> [ACTION ITEM]:
Find the word "buffers" in the listing below, then return every line it appears in.

> [PROVIDED DATA]:
_ _ _ _ _
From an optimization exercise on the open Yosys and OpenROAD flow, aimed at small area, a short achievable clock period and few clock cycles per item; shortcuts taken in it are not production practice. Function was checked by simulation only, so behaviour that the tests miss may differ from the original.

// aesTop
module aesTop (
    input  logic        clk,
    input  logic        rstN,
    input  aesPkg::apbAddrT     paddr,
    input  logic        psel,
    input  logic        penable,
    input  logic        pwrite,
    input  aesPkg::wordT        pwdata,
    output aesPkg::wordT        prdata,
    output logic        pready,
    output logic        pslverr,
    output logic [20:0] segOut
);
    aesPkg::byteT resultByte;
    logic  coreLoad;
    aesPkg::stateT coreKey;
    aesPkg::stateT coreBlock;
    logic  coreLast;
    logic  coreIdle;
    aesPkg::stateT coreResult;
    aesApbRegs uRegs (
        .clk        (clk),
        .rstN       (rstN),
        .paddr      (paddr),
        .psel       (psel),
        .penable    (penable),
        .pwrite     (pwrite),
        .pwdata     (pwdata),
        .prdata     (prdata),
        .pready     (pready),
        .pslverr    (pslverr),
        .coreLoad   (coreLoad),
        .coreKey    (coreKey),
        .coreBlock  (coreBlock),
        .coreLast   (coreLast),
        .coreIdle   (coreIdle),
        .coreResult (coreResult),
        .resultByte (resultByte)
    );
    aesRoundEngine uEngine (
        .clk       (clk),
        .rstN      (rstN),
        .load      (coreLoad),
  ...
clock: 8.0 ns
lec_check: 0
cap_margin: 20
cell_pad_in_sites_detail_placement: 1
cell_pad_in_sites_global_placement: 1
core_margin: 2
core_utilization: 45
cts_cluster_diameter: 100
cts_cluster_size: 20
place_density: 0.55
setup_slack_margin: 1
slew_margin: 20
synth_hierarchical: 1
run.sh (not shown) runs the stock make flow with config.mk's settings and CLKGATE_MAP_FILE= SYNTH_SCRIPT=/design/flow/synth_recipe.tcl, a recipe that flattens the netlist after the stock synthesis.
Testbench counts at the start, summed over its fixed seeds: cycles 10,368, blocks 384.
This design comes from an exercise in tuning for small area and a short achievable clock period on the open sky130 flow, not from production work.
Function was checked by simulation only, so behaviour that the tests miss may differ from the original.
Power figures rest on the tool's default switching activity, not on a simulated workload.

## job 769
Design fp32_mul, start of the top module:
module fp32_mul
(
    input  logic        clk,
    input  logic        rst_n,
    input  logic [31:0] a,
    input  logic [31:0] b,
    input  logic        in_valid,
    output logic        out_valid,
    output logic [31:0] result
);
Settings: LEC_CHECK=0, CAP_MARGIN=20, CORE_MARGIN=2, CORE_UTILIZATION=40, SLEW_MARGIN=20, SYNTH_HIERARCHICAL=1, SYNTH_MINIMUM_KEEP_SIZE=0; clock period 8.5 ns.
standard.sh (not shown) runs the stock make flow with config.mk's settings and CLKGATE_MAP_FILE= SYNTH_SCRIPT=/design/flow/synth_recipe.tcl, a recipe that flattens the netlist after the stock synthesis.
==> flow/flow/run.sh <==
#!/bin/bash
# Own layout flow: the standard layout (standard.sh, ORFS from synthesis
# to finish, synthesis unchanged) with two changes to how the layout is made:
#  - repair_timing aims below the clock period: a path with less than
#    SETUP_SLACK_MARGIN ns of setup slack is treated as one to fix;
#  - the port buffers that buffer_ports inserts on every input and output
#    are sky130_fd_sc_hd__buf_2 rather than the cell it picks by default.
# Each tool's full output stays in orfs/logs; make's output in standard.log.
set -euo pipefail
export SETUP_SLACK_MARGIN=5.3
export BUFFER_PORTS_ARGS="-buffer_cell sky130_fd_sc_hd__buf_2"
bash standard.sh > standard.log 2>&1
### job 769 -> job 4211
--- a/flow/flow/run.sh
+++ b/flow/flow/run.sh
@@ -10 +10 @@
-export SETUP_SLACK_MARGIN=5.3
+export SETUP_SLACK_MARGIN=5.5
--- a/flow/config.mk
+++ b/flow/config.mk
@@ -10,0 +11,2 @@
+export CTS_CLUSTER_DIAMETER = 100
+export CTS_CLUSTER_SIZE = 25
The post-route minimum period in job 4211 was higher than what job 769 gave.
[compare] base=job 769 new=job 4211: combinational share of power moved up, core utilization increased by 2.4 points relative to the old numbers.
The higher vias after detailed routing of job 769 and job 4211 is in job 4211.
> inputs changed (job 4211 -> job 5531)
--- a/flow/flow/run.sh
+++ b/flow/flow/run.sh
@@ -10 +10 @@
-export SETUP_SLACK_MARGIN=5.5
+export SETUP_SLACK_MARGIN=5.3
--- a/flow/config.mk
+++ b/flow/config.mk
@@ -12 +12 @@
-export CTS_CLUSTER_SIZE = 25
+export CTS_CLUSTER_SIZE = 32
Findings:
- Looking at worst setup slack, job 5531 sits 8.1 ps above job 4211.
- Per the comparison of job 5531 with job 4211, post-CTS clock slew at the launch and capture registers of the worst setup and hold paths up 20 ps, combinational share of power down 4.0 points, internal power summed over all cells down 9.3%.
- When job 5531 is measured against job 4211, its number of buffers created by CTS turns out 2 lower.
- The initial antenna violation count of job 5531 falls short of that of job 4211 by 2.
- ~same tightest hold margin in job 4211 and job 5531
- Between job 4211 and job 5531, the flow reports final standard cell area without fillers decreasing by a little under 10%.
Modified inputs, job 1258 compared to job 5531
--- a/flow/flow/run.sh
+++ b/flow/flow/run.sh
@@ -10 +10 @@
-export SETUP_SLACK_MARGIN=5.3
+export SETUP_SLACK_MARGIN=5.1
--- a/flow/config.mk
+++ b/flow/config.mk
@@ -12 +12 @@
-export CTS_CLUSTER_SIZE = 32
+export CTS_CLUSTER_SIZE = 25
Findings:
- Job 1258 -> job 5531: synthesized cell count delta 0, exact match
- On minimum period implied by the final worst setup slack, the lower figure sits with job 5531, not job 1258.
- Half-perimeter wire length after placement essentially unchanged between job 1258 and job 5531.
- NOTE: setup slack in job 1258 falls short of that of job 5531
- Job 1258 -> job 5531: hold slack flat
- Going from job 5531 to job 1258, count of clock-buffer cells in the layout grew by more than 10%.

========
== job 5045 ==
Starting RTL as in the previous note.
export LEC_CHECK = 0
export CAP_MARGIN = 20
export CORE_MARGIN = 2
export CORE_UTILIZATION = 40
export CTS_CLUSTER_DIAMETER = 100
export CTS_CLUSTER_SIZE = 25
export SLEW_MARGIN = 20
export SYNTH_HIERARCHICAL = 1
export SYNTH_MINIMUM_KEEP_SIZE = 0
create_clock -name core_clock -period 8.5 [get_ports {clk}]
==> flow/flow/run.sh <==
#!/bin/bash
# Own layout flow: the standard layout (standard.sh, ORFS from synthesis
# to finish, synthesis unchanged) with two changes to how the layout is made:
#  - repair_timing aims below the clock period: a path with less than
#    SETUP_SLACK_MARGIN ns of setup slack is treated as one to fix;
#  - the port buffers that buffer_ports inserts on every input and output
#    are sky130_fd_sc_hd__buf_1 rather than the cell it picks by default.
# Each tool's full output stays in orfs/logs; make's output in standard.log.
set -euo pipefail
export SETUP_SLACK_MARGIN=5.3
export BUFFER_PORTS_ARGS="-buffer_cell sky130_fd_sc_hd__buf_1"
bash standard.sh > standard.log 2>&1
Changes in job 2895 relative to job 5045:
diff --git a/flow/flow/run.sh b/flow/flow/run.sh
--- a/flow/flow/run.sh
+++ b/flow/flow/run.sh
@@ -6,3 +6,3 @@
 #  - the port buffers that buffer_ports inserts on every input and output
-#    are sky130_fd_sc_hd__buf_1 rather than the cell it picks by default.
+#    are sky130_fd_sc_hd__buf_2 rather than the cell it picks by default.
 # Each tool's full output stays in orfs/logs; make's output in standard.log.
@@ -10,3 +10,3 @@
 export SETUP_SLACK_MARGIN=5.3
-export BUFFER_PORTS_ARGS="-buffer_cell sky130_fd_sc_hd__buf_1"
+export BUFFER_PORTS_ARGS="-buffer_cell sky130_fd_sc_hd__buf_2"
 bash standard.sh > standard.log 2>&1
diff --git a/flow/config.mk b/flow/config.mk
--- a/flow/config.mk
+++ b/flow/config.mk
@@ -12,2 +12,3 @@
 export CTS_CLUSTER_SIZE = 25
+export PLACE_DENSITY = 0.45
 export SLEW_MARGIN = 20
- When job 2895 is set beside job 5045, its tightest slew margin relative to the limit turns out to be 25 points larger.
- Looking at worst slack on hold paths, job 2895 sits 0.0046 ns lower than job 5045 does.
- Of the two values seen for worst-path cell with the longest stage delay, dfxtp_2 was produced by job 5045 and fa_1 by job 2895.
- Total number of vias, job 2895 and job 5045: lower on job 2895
_ _ _ _ _
> [ANSWER FOR THIS EXERCISE]:
#  - the port buffers that buffer_ports inserts on every input and output
- When job 5531 is measured against job 4211, its number of buffers created by CTS turns out 2 lower.
#  - the port buffers that buffer_ports inserts on every input and output
 #  - the port buffers that buffer_ports inserts on every input and output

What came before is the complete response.